Non fermatevi alle apparenze

Religione, razza e sentimenti antichi come il mondo si intrecciano, talvolta Z for Zachariah dà l’impressione di inciampare sugli innumerevoli fili sparsi da se stesso, ma Zobel riesce a gestirli, a dare importanza ora a uno ora all’altro. Lo sfondo colorato dai mille delicati fronzoli narrativi è uno splendido affresco su cui poggia la principale tematica religiosa, rappresentata a mo’ di Otello scespiriano, col Moro e il mostro Calibano a giocare a tempi alterni nel ruolo di Iago.

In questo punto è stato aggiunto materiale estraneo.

==> flow/design.v (excerpt) <==
module cpu_design (reset, clock, write_read, M_address, M_data_in, M_data_out,overflow,status);
==> flow/config.mk <==
export PLATFORM = sky130hd
export DESIGN_NAME = cpu_design
export DESIGN_NICKNAME = cpu_design
export VERILOG_FILES = /design/flow/design.v
export SDC_FILE = /design/flow/constraint.sdc
export NUM_CORES = 4
export LEC_CHECK = 0
export ABC_AREA = 0
export CAP_MARGIN = 40
export CELL_PAD_IN_SITES_GLOBAL_PLACEMENT = 0
export CORE_MARGIN = 9
export CORE_UTILIZATION = 21
export CTS_CLUSTER_DIAMETER = 155
export CTS_CLUSTER_SIZE = 60
export GPL_ROUTABILITY_DRIVEN = 0
export GPL_TIMING_DRIVEN = 1
export HOLD_SLACK_MARGIN = 0.22
export MAX_ROUTING_LAYER = met5
export MIN_ROUTING_LAYER = met1
export PLACE_DENSITY_LB_ADDON = 0.17
export SETUP_SLACK_MARGIN = -0.08
export SLEW_MARGIN = 20
export TNS_END_PERCENT = 90
==> flow/constraint.sdc <==
create_clock -name core_clock -period 10.0 [get_ports {clock}]
set_input_delay 2.0000 -clock core_clock [delete_from_list [all_inputs] [get_ports {clock}]]
set_output_delay 2.0000 -clock core_clock [all_outputs]
set_load 0.01 [all_outputs]
run.sh (not shown) runs the stock make flow with config.mk's settings and CLKGATE_MAP_FILE=.
Edit:
Settings changed: ABC_AREA 0 to unset, CAP_MARGIN 40 to 20, CELL_PAD_IN_SITES_GLOBAL_PLACEMENT 0 to unset, CORE_MARGIN 9 to 2, CORE_UTILIZATION 21 to 65, CTS_CLUSTER_DIAMETER 155 to unset, CTS_CLUSTER_SIZE 60 to unset, GPL_ROUTABILITY_DRIVEN 0 to unset, GPL_TIMING_DRIVEN 1 to unset, HOLD_SLACK_MARGIN 0.22 to unset, MAX_ROUTING_LAYER met5 to unset, MIN_ROUTING_LAYER met1 to unset, PLACE_DENSITY_LB_ADDON 0.17 to unset, SETUP_SLACK_MARGIN -0.08 to unset, TNS_END_PERCENT 90 to unset.
Clock period 10.0 ns to 2.78 ns, I/O delays scaled along.
The changed run died in global routing (5_1_grt) (GRT-0116).
Area after synthesis does not change.
Synthesized cell count is unchanged.
Die size falls by 71%.

---

The RTL this note starts from:
==> flow/design.v <==
module cpu_design (reset, clock, write_read, M_address, M_data_in, M_data_out,overflow,status);
input reset,clock;
input[7:0] M_data_in;
output reg write_read,overflow;
output reg [7:0] M_data_out;
output reg[11:0] M_address;
reg[15:0] IR;
reg[7:0] MDR;
reg[11:0] MAR,PC;
reg [7:0]R0;
reg [7:0]R1;
reg [7:0]R2;
reg [7:0]R3;
reg [7:0]A;
reg [8:0]F;
output reg[2:0] status;
parameter idle=4'b0000, load=4'b0001, move=4'b0010, add=4'b0011, sub=4'b0100, AND=4'b0101;
parameter OR=4'b0110, XOR=4'b0111, shrp=4'b1000, shlp=4'b1001, swap=4'b1010, jmp=4'b1011;
parameter jz=4'b1100, read=4'b1101, write=4'b1110, stop=4'b1111; 
always@(*)  
begin
	if((reset==1)&&(status==3)&&(IR[15:12]==write)) 
		write_read=1'b1; 
	else
		write_read=1'b0; 
	M_address=MAR;
	M_data_out=MDR;
	overflow=F[8]^F[7];
 end
always @(negedge clock or negedge reset) 
begin
	if(reset==1'b0)
	begin
		MAR<=12'b000000000000;
		status<=3'b000; 
	end
	else  
		case (status)
			3'b000: begin
						status<=3'b001;
						MAR<=PC;
						case(IR[9:8])
							2'b00: A<=R0;
							2'b01: A<=R1;
							2'b10: A<=R2;
							2'b11: A<=R3;
						endcase
					end
			3'b001: begin
						if(IR[15:12]==stop)status<=1;
						else if (IR[15:12]==swap|| (IR[15:12]==jmp)|| IR[15:12]==jz || IR[15:12]==read || IR[15:12]==write) 
							status<=3'b010;
						else
							status<=3'b000;
					end
			3'b010:begin 
						if(IR[15:12]==swap)
							status <= 3'b000;
						else if ((IR[15:12]==jmp)||(IR[15:12]==read)||(IR[15:12]==write))
						begin
							MAR <= IR[11:0];
							status <= 3'b011;
						end
						else if((IR[15:12]==jz)&& (R0[7:0] == 8'b0000_0000)) 
						begin
							MAR <= IR[11:0];
							status <= 3'b011;
						end
						else
						begin
							MAR <= PC;
							status <= 3'b011;
						end
					end
			3'b011:begin
						if((IR[15:12]==write) || (IR[15:12]==read))
						begin
							MAR<=PC;
							status<=3'b100;
						end
						else
							status<=3'b000;
					 end
			3'b100:begin
						status<=3'b000;
					 end
			default:status<=3'b000;
		endcase
end
always@(posedge clock or negedge reset) 
begin
	if(reset==1'b0) 
	begin
		IR<=16'h0000;
		PC<=12'b000000000000;
		MDR<=8'b00000000;
		R0<=8'b00000000;
		R1<=8'b00000000;
		R2<=8'b00000000;
		F=9'b000000000;
		R3<=8'b00000000; 
	end
	else
	begin
		case (status)
			3'b000: begin
						IR[15:8]<=M_data_in;
						IR[7:0]<=8'b00000000; 
						PC<=PC+12'b000000000001; 
					end  
			3'b001: begin  
						case(IR[15:12]) 
							load: R0<={4'b0000,IR[11:8]}; 
							swap:begin
									case(IR[11:10])
										2'b00:begin
													case(IR[9:8])
														2'b00:R0<=R0;
														2'b01:R1<=R0;
														2'b10:R2<=R0;
														2'b11:R3<=R0;
													endcase
												end
										2'b01:begin
													case(IR[9:8])
														2'b00:R0<=R1;
														2'b01:R1<=R1;
														2'b10:R2<=R1;
														2'b11:R3<=R1;
													endcase
												end
										2'b10:begin
													case(IR[9:8])
														2'b00:R0<=R2;
														2'b01:R1<=R2;
														2'b10:R2<=R2;
														2'b11:R3<=R2;
													endcase
												end
										2'b11:begin
													case(IR[9:8])
														2'b00:R0<=R3;
														2'b01:R1<=R3;
														2'b10:R2<=R3;
														2'b11:R3<=R3;
													endcase
												end
									endcase
								  end
							shlp:begin 
									case(IR[11:10]) 
										2'b00:R0<=R0<<1;
										2'b01:R1<=R1<<1;
										2'b10:R2<=R2<<1;
										2'b11:R3<=R3<<1;
									endcase
								  end
							shrp:begin
									case(IR[11:10]) 
										2'b00:R0<=R0>>1;
										2'b01:R1<=R1>>1;
										2'b10:R2<=R2>>1;
										2'b11:R3<=R3>>1;
									endcase
								  end
							add:begin
									case(IR[11:10])
										2'b00:begin
													F=A+R0;
													R0<=F[7:0];
												end
										2'b01:begin
													F=A+R1;
													R1<=F[7:0];
												end
										2'b10:begin
													F=A+R2;
													R2<=F[7:0];
												end
										2'b11:begin
													F=A+R3;
													R3<=F[7:0];
												end
									endcase
								 end
							sub:begin
									case(IR[11:10])
										2'b00:begin
													F=R0-A;
													R0<=F[7:0];
												end
										2'b01:begin
													F=R1-A;
													R1<=F[7:0];
												end
										2'b10:begin
													F=R2-A;
													R2<=F[7:0];
												end
										2'b11:begin
													F=R3-A;
													R3<=F[7:0];
												end
									endcase
								 end
							move:begin
										case(IR[11:10])
											2'b00:R0<=A;
											2'b01:R1<=A;
											2'b10:R2<=A;
											2'b11:R3<=A;
										endcase
								  end
							AND:begin
									case(IR[11:10])
										2'b00:R0=R0 & A;
										2'b01:R1=R1 & A;
										2'b10:R2=R2 & A;
										2'b11:R3=R3 & A;
									endcase
								 end
							OR:begin
									case(IR[11:10])
										2'b00:R0=R0 | A;
										2'b01:R1=R1 | A;
										2'b10:R2=R2 | A;
										2'b11:R3=R3 | A;
									endcase
								end
							XOR:begin
									case(IR[11:10])
										2'b00:R0=R0 ^ A;
										2'b01:R1=R1 ^ A;
										2'b10:R2=R2 ^ A;
										2'b11:R3=R3 ^ A;
									endcase
								 end
							default:;
						endcase
					end 
			3'b010:begin
						case(IR[15:12])
							swap:begin
									case(IR[11:10])
										2'b00:R0<=A;
										2'b01:R1<=A;
										2'b10:R2<=A;
										2'b11:R3<=A;
									endcase
								  end
							read:begin
									IR[7:0]<=M_data_in;
									PC<=PC+12'b000000000001;
								  end
							write:begin
										IR[7:0]<=M_data_in;
										PC<=PC+12'b000000000001;
										MDR<=R0;
									end
							jmp:begin
									IR[7:0]<=M_data_in;
									PC<=PC+12'b000000000001;
								 end
							jz:begin
									IR[7:0]<=M_data_in;
									PC<=PC+12'b000000000001;
								end
						endcase
					 end
			3'b011:begin
						case(IR[15:12])
							jmp:begin
										PC<=IR[11:0];
									end
							jz:begin
									if(R0==8'b00000000)
										PC<=IR[11:0];
								end
							read:begin
									R0<=M_data_in;
								end
							default:;
						endcase
					 end
			3'b100:begin
					 end
			default:; 
		endcase
	end
end 
endmodule
==> flow/config.mk <==
export PLATFORM = sky130hd
export DESIGN_NAME = cpu_design
export DESIGN_NICKNAME = cpu_design
export VERILOG_FILES = /design/flow/design.v
export SDC_FILE = /design/flow/constraint.sdc
export NUM_CORES = 4
export LEC_CHECK = 0
export CAP_MARGIN = 20
export CORE_MARGIN = 2
export CORE_UTILIZATION = 40
export SLEW_MARGIN = 20
==> flow/constraint.sdc <==
create_clock -name core_clock -period 7.69 [get_ports {clock}]
set_input_delay 1.5380 -clock core_clock [delete_from_list [all_inputs] [get_ports {clock}]]
set_output_delay 1.5380 -clock core_clock [all_outputs]
set_load 0.01 [all_outputs]
The starting point produced a clean layout.
Edit:
CORE_UTILIZATION = 24   (was 40)
clock period = 9.75 ns   (was 7.69 ns; I/O delays follow)
Outcome:
- wire length shrinks by 1.8%
- global-route usage went down by 12 points
- flip-flop count does not change
- non-clock buffer count went down by 11
- synthesized cell count stays the same
- worst setup slack improves by 0.66 ns
- design area grows by 2.0%
- first-iteration DRC count rises by 32%
Edit:
ABC_AREA = 1   (was default)
CORE_UTILIZATION = 65   (was 24)
Effect: The changed run went through all stages and came out clean; first-iteration DRC count is higher by a quarter to a third; flip-flop count is unchanged; global-route usage increases by 29 points; worst setup slack degrades by 0.019 ns; register-to-register slack gains 0.25 ns; cell area shrinks by a few percent; utilization climbs by 44 points; cell count goes up by a few percent; die area drops by well over a third.
Edit:
ABC_AREA = default   (was 1)
CORE_UTILIZATION = 68   (was 65)
clock period = 7.69 ns   (was 9.75 ns; I/O delays follow)
=> The new run finished clean. Die size drops by 5.7%. Design area drops by 0.52%. Worst hold slack got worse by 0.030 ns. Via count drops by 9.2%. Routed wire length drops by 0.98%. Worst setup slack got worse by 0.55 ns. Utilization climbs by 3.3 points.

Può apparire come un film spento, scarno e mai sensazioni furono più sbagliate. Il tempo di riflettere sugli eventi di Z for Zachariah più ci si rende conto di quanto la sceneggiatura di Nissar Modi, sul libro di Robert C. O’Brien, sia andata a scavare in profondità senza rinunciare a nulla. L’ultimo Zobel, produttore inspiegabilmente legato al sopravvalutato David Gordon Green, è un post-apocalittico degno d’esser menzionato in future discussioni sul genere tanto quanto The Road.